_Instructions to follow_
Scan the data below for lines holding the word "that", and copy each line found.
Records for the exercise Start Marker
**src/tpr_pkg.sv**
```systemverilog
// ----------------------------------------------------------------------------
// tpr_pkg
// Shared constants and types of the passive TCP responder: table size,
// control-bit patterns, reply actions, connection states and the table ports.
// ----------------------------------------------------------------------------
package tpr_pkg;

   localparam int TABLE_ENTRIES = 8;
   localparam int IDX_W         = (TABLE_ENTRIES > 1) ? $clog2(TABLE_ENTRIES) : 1;

   // TCP control-bit patterns
   localparam logic [5:0] FLG_NONE   = 6'h00;
   localparam logic [5:0] FLG_SYN    = 6'h02;
   localparam logic [5:0] FLG_ACK    = 6'h10;
   localparam logic [5:0] FLG_PSHACK = 6'h18;
   localparam logic [5:0] FLG_FINACK = 6'h11;
   localparam logic [5:0] FLG_SYNACK = 6'h12;

   // reply actions
   localparam logic [2:0] ACT_NONE      = 3'd0;
   localparam logic [2:0] ACT_REPLY     = 3'd1;
   localparam logic [2:0] ACT_FIN_PASS  = 3'd2;
   localparam logic [2:0] ACT_ACK_CLOSE = 3'd3;
   localparam logic [2:0] ACT_ACK_STRIP = 3'd4;

   // connection states
   localparam logic [1:0] CS_CLOSED  = 2'd0;
   localparam logic [1:0] CS_ESTAB   = 2'd1;
   localparam logic [1:0] CS_SYNRCVD = 2'd2;

   // configuration register indexes
   localparam logic REG_LOCAL_IP   = 1'b0;
   localparam logic REG_LOCAL_PORT = 1'b1;

   typedef struct packed {
      logic [31:0] peer_addr;
      logic [15:0] peer_port;
      logic [1:0]  conn_state;
   } tbl_entry_type;

   typedef struct packed {
      logic        peer_we;
      logic        expect_we;
      logic        own_we;
      logic        state_we;
      logic [31:0] peer_addr;
      logic [15:0] peer_port;
      logic [47:0] peer_hw;
      logic [1:0]  conn_state;
      logic [31:0] expect_seq;
      logic [31:0] own_seq;
   } tbl_wr_type;

endpackage

```
**src/tpr_conn_table.sv**
```systemverilog
// ----------------------------------------------------------------------------
// tpr_conn_table
// Connection table in flip-flops: one shared read/write pointer, per-field
// write enables, all entries cleared by reset.
// ----------------------------------------------------------------------------
module tpr_conn_table
   import tpr_pkg::*;
(
   input  logic             clock,
   input  logic             reset,
   input  logic [IDX_W-1:0] ptr,
   input  tbl_wr_type       wr,
   output tbl_entry_type    entry
);

   logic [31:0] peer_addr_ff  [TABLE_ENTRIES];
   logic [15:0] peer_port_ff  [TABLE_ENTRIES];
   logic [47:0] peer_hw_ff    [TABLE_ENTRIES];
   logic [1:0]  conn_state_ff [TABLE_ENTRIES];
   logic [31:0] expect_seq_ff [TABLE_ENTRIES];
   logic [31:0] own_seq_ff    [TABLE_ENTRIES];

   always_ff @(posedge clock) begin
      if (reset) begin
         for (int i = 0; i < TABLE_ENTRIES; i++) begin
            peer_addr_ff[i]  <= '0;
            peer_port_ff[i]  <= '0;
            peer_hw_ff[i]    <= '0;
            conn_state_ff[i] <= CS_CLOSED;
            expect_seq_ff[i] <= '0;
            own_seq_ff[i]    <= '0;
         end
      end else begin
         if (wr.peer_we) begin
            peer_addr_ff[ptr] <= wr.peer_addr;
            peer_port_ff[ptr] <= wr.peer_port;
            peer_hw_ff[ptr]   <= wr.peer_hw;
         end
         if (wr.expect_we) begin
            expect_seq_ff[ptr] <= wr.expect_seq;
         end
         if (wr.own_we) begin
            own_seq_ff[ptr] <= wr.own_seq;
         end
         if (wr.state_we) begin
            conn_state_ff[ptr] <= wr.conn_state;
         end
      end
   end

   assign entry.peer_addr  = peer_addr_ff[ptr];
   assign entry.peer_port  = peer_port_ff[ptr];
   assign entry.conn_state = conn_state_ff[ptr];

endmodule

```
**src/tcp_passive_responder.sv**
```systemverilog
// ----------------------------------------------------------------------------
// tcp_passive_responder
// Passive TCP responder: filters parsed segment headers, tracks connections
// and builds one reply header per request.
// ----------------------------------------------------------------------------
// Usage:
//   req_* carries one parsed segment header; it is taken when req_valid is
//   high and req_stall low. rsp_* carries exactly one result per request,
//   also for dropped segments (action none, all fields zero). local_ip and
//   local_port are written over the APB port at byte addresses 0 and 4.
//   Flow: one request at a time. After acceptance come the filter state, a
//   table scan of one entry per cycle (stops at the first peer match or at
//   the last entry), the execute state with the shared sequence adder, and
//   the output state that presents the result. A filtered segment goes from
//   the filter state straight to the output state, as does a segment that
//   finds no peer match and no free entry. The next request is taken in the
//   cycle after the result is taken. The sequential entry scan sets the rate.
//   Reset clears the configuration, the whole connection table and the
//   sequencer state at once; no clearing pass follows.
//   While rsp_stall is high the result holds and req_stall stays high.
// ----------------------------------------------------------------------------
module tcp_passive_responder
   import tpr_pkg::*;
(
   input  logic        clock,
   input  logic        reset,
   // request channel
   input  logic        req_valid,
   output logic        req_stall,
   input  logic [31:0] req_src_ip,
   input  logic [31:0] req_dst_ip,
   input  logic [15:0] req_src_port,
   input  logic [15:0] req_dst_port,
   input  logic [47:0] req_peer_mac_in,
   input  logic [5:0]  req_flags_in,
   input  logic [3:0]  req_header_words,
   input  logic [31:0] req_seq_in,
   input  logic [31:0] req_ack_in,
   input  logic [10:0] req_payload_len,
   input  logic        req_fin_resend,
   input  logic [31:0] req_random_isn,
   // response channel
   output logic        rsp_valid,
   input  logic        rsp_stall,
   output logic [2:0]  rsp_action,
   output logic [2:0]  rsp_conn_index,
   output logic [5:0]  rsp_out_flags,
   output logic [31:0] rsp_out_seq,
   output logic [31:0] rsp_out_ack,
   output logic [31:0] rsp_out_dst_ip,
   output logic [15:0] rsp_out_src_port,
   output logic [15:0] rsp_out_dst_port,
   output logic        rsp_deliver_data,
   output logic [3:0]  rsp_out_header_words,
   // configuration port
   input  logic        psel,
   input  logic        penable,
   input  logic        pwrite,
   input  logic [2:0]  paddr,
   input  logic [31:0] pwdata,
   output logic [31:0] prdata,
   output logic        pready
);

   typedef struct packed {
      logic [2:0]  action;
      logic [2:0]  conn_index;
      logic [5:0]  out_flags;
      logic [31:0] out_seq;
      logic [31:0] out_ack;
      logic [31:0] out_dst_ip;
      logic [15:0] out_src_port;
      logic [15:0] out_dst_port;
      logic        deliver_data;
      logic [3:0]  out_header_words;
   } rsp_type;

   localparam logic [2:0] ST_IDLE  = 3'd0;
   localparam logic [2:0] ST_CHECK = 3'd1;
   localparam logic [2:0] ST_SCAN  = 3'd2;
   localparam logic [2:0] ST_EXEC  = 3'd3;
   localparam logic [2:0] ST_OUT   = 3'd4;

   // configuration
   logic [31:0] local_ip_ff,   local_ip_in;
   logic [15:0] local_port_ff, local_port_in;
   logic        cfg_we;

   // sequencer
   logic [2:0]       state_ff, state_in;
   logic [IDX_W-1:0] ptr_ff, ptr_in;
   logic             free_seen_ff, free_seen_in;
   logic [IDX_W-1:0] free_idx_ff, free_idx_in;
   logic             accept;
   logic             ptr_last;

   // held request
   logic [31:0] src_ip_ff, dst_ip_ff, seq_ff, ack_ff, isn_ff;
   logic [15:0] sport_ff, dst_port_ff;
   logic [47:0] mac_ff;
   logic [5:0]  flags_ff;
   logic [3:0]  hw_ff;
   logic [10:0] plen_ff;
   logic        resend_ff;

   // result
   rsp_type res_ff, res_in;
   rsp_type res_exec;

   // table
   tbl_entry_type entry;
   tbl_wr_type    wr;

   logic [31:0]  key_ip;
   logic [15:0]  key_port;
   logic         key_hit;
   logic [5:0]   eff_flags;
   logic [31:0]  addend;
   logic [31:0]  seq_sum;
   logic [IDX_W+2:0] idx_ext;

   // ---------------------------------------------------------------- config
   assign pready = 1'b1;
   assign cfg_we = psel && penable && pwrite;

   always_comb begin
      local_ip_in   = local_ip_ff;
      local_port_in = local_port_ff;
      if (cfg_we) begin
         case (paddr[2])
            REG_LOCAL_IP:   local_ip_in   = pwdata;
            REG_LOCAL_PORT: local_port_in = pwdata[15:0];
            default: ;
         endcase
      end
   end

   always_comb begin
      case (paddr[2])
         REG_LOCAL_IP:   prdata = local_ip_ff;
         REG_LOCAL_PORT: prdata = {16'h0000, local_port_ff};
         default:        prdata = '0;
      endcase
   end

   always_ff @(posedge clock) begin
      if (reset) begin
         local_ip_ff   <= '0;
         local_port_ff <= '0;
      end else begin
         local_ip_ff   <= local_ip_in;
         local_port_ff <= local_port_in;
      end
   end

   // ---------------------------------------------------------------- request
   assign req_stall = (state_ff != ST_IDLE);
   assign accept    = req_valid && !req_stall;

   always_ff @(posedge clock) begin
      if (accept) begin
         src_ip_ff   <= req_src_ip;
         dst_ip_ff   <= req_dst_ip;
         sport_ff    <= req_src_port;
         dst_port_ff <= req_dst_port;
         mac_ff      <= req_peer_mac_in;
         flags_ff    <= req_flags_in;
         hw_ff       <= req_header_words;
         seq_ff      <= req_seq_in;
         ack_ff      <= req_ack_in;
         plen_ff     <= req_payload_len;
         resend_ff   <= req_fin_resend;
         isn_ff      <= req_random_isn;
      end
   end

   // ---------------------------------------------------------------- table
   tpr_conn_table u_table (
      .clock (clock),
      .reset (reset),
      .ptr   (ptr_ff),
      .wr    (wr),
      .entry (entry)
   );

   // resend looks up the peer by the destination fields
   assign key_ip   = resend_ff ? dst_ip_ff   : src_ip_ff;
   assign key_port = resend_ff ? dst_port_ff : sport_ff;
   assign key_hit  = (entry.peer_addr == key_ip) && (entry.peer_port == key_port);
   assign ptr_last = (ptr_ff == IDX_W'(TABLE_ENTRIES - 1));

   assign eff_flags = resend_ff ? FLG_FINACK : flags_ff;
   assign idx_ext   = {3'b000, ptr_ff};

   // shared sequence adder
   always_comb begin
      case (eff_flags)
         FLG_SYN, FLG_FINACK: addend = 32'd1;
         default:             addend = {21'd0, plen_ff};
      endcase
   end
   assign seq_sum = seq_ff + addend;

   // ---------------------------------------------------------------- execute
   always_comb begin
      res_exec                  = '0;
      res_exec.out_dst_ip       = src_ip_ff;
      res_exec.out_src_port     = local_port_ff;
      res_exec.out_dst_port     = sport_ff;
      res_exec.out_header_words = hw_ff;
      res_exec.out_ack          = seq_sum;
      res_exec.out_seq          = ack_ff;

      wr            = '0;
      wr.peer_addr  = src_ip_ff;
      wr.peer_port  = sport_ff;
      wr.peer_hw    = mac_ff;
      wr.expect_seq = seq_sum;
      wr.own_seq    = ack_ff;
      wr.conn_state = CS_CLOSED;

      case (eff_flags)
         FLG_SYN: begin
            res_exec.out_seq   = isn_ff;
            res_exec.out_flags = FLG_SYNACK;
            res_exec.action    = ACT_REPLY;
            wr.peer_we         = 1'b1;
            wr.expect_we       = 1'b1;
            wr.state_we        = 1'b1;
            wr.conn_state      = CS_SYNRCVD;
         end
         FLG_ACK: begin
            if (entry.conn_state != CS_CLOSED) begin
               wr.expect_we = 1'b1;
               wr.own_we    = 1'b1;
               if (entry.conn_state == CS_ESTAB) begin
                  if (plen_ff != '0) begin
                     res_exec.out_flags    = FLG_ACK;
                     res_exec.deliver_data = 1'b1;
                     res_exec.action       = ACT_REPLY;
                  end
               end else if (entry.conn_state == CS_SYNRCVD) begin
                  wr.state_we   = 1'b1;
                  wr.conn_state = CS_ESTAB;
               end
            end
         end
         FLG_PSHACK: begin
            wr.expect_we       = 1'b1;
            wr.own_we          = 1'b1;
            res_exec.out_flags = FLG_ACK;
            if (plen_ff != '0) begin
               res_exec.deliver_data = 1'b1;
               res_exec.action       = ACT_ACK_STRIP;
            end else begin
               res_exec.action = ACT_REPLY;
            end
         end
         FLG_FINACK: begin
            if (resend_ff) begin
               res_exec.out_seq      = seq_ff;
               res_exec.out_ack      = ack_ff;
               res_exec.out_dst_ip   = dst_ip_ff;
               res_exec.out_src_port = sport_ff;
               res_exec.out_dst_port = dst_port_ff;
               res_exec.out_flags    = FLG_FINACK;
               res_exec.action       = ACT_REPLY;
               wr.state_we           = 1'b1;
               wr.conn_state         = CS_CLOSED;
            end else begin
               res_exec.out_flags = FLG_ACK;
               wr.expect_we       = 1'b1;
               wr.own_we          = 1'b1;
               res_exec.action    = (entry.conn_state == CS_CLOSED) ? ACT_ACK_CLOSE
                                                                    : ACT_FIN_PASS;
            end
         end
         default: ;
      endcase

      // no reply: only the entry number survives
      if (res_exec.action == ACT_NONE) begin
         res_exec = '0;
      end
      res_exec.conn_index = idx_ext[2:0];

      if (state_ff != ST_EXEC) begin
         wr.peer_we   = 1'b0;
         wr.expect_we = 1'b0;
         wr.own_we    = 1'b0;
         wr.state_we  = 1'b0;
      end
   end

   // ---------------------------------------------------------------- sequencer
   always_comb begin
      state_in     = state_ff;
      ptr_in       = ptr_ff;
      free_seen_in = free_seen_ff;
      free_idx_in  = free_idx_ff;
      res_in       = res_ff;

      case (state_ff)
         ST_IDLE: begin
            if (accept) begin
               state_in = ST_CHECK;
            end
         end
         ST_CHECK: begin
            ptr_in       = '0;
            free_seen_in = 1'b0;
            if (!resend_ff && ((dst_ip_ff != local_ip_ff) ||
                               (dst_port_ff != local_port_ff))) begin
               // drop: empty result
               res_in   = '0;
               state_in = ST_OUT;
            end else begin
               state_in = ST_SCAN;
            end
         end
         ST_SCAN: begin
            if (key_hit) begin
               state_in = ST_EXEC;
            end else begin
               if (!free_seen_ff && (entry.conn_state == CS_CLOSED)) begin
                  free_seen_in = 1'b1;
                  free_idx_in  = ptr_ff;
               end
               if (ptr_last) begin
                  if (free_seen_ff) begin
                     ptr_in   = free_idx_ff;
                     state_in = ST_EXEC;
                  end else if (entry.conn_state == CS_CLOSED) begin
                     state_in = ST_EXEC;
                  end else begin
                     res_in   = '0;
                     state_in = ST_OUT;
                  end
               end else begin
                  ptr_in = IDX_W'(ptr_ff + 1'b1);
               end
            end
         end
         ST_EXEC: begin
            res_in   = res_exec;
            state_in = ST_OUT;
         end
         ST_OUT: begin
            if (!rsp_stall) begin
               state_in = ST_IDLE;
            end
         end
         default: begin
            state_in = ST_IDLE;
         end
      endcase
   end

   always_ff @(posedge clock) begin
      if (reset) begin
         state_ff     <= ST_IDLE;
         free_seen_ff <= 1'b0;
      end else begin
         state_ff     <= state_in;
         free_seen_ff <= free_seen_in;
      end
   end

   always_ff @(posedge clock) begin
      ptr_ff      <= ptr_in;
      free_idx_ff <= free_idx_in;
      res_ff      <= res_in;
   end

   // ---------------------------------------------------------------- response
   assign rsp_valid            = (state_ff == ST_OUT);
   assign rsp_action           = res_ff.action;
   assign rsp_conn_index       = res_ff.conn_index;
   assign rsp_out_flags        = res_ff.out_flags;
   assign rsp_out_seq          = res_ff.out_seq;
   assign rsp_out_ack          = res_ff.out_ack;
   assign rsp_out_dst_ip       = res_ff.out_dst_ip;
   assign rsp_out_src_port     = res_ff.out_src_port;
   assign rsp_out_dst_port     = res_ff.out_dst_port;
   assign rsp_deliver_data     = res_ff.deliver_data;
   assign rsp_out_header_words = res_ff.out_header_words;

   // ---------------------------------------------------------------- checks
   a_accept_starts_check: assert property (@(posedge clock) disable iff (reset)
      accept |=> (state_ff == ST_CHECK))
      else $error("accepted request did not enter the filter cycle");

   a_no_reply_is_empty: assert property (@(posedge clock) disable iff (reset)
      (rsp_valid && (rsp_action == ACT_NONE)) |->
         ((rsp_out_flags == FLG_NONE) && !rsp_deliver_data && (rsp_out_seq == '0)))
      else $error("empty result carries reply fields");

   a_deliver_action: assert property (@(posedge clock) disable iff (reset)
      (rsp_valid && rsp_deliver_data) |->
         ((rsp_action == ACT_REPLY) || (rsp_action == ACT_ACK_STRIP)))
      else $error("data delivery without an ACK reply");

   a_table_write_in_exec: assert property (@(posedge clock) disable iff (reset)
      (wr.peer_we || wr.expect_we || wr.own_we || wr.state_we) |->
         (state_ff == ST_EXEC))
      else $error("table written outside the execute cycle");

   a_result_held: assert property (@(posedge clock) disable iff (reset)
      ($past(rsp_valid) && $past(rsp_stall) && !$past(reset)) |->
         (rsp_valid && $stable(res_ff)))
      else $error("stalled result changed");

endmodule
```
Records for the exercise End Marker
_Exercise result_
//   the output state that presents the result. A filtered segment goes from
//   the filter state straight to the output state, as does a segment that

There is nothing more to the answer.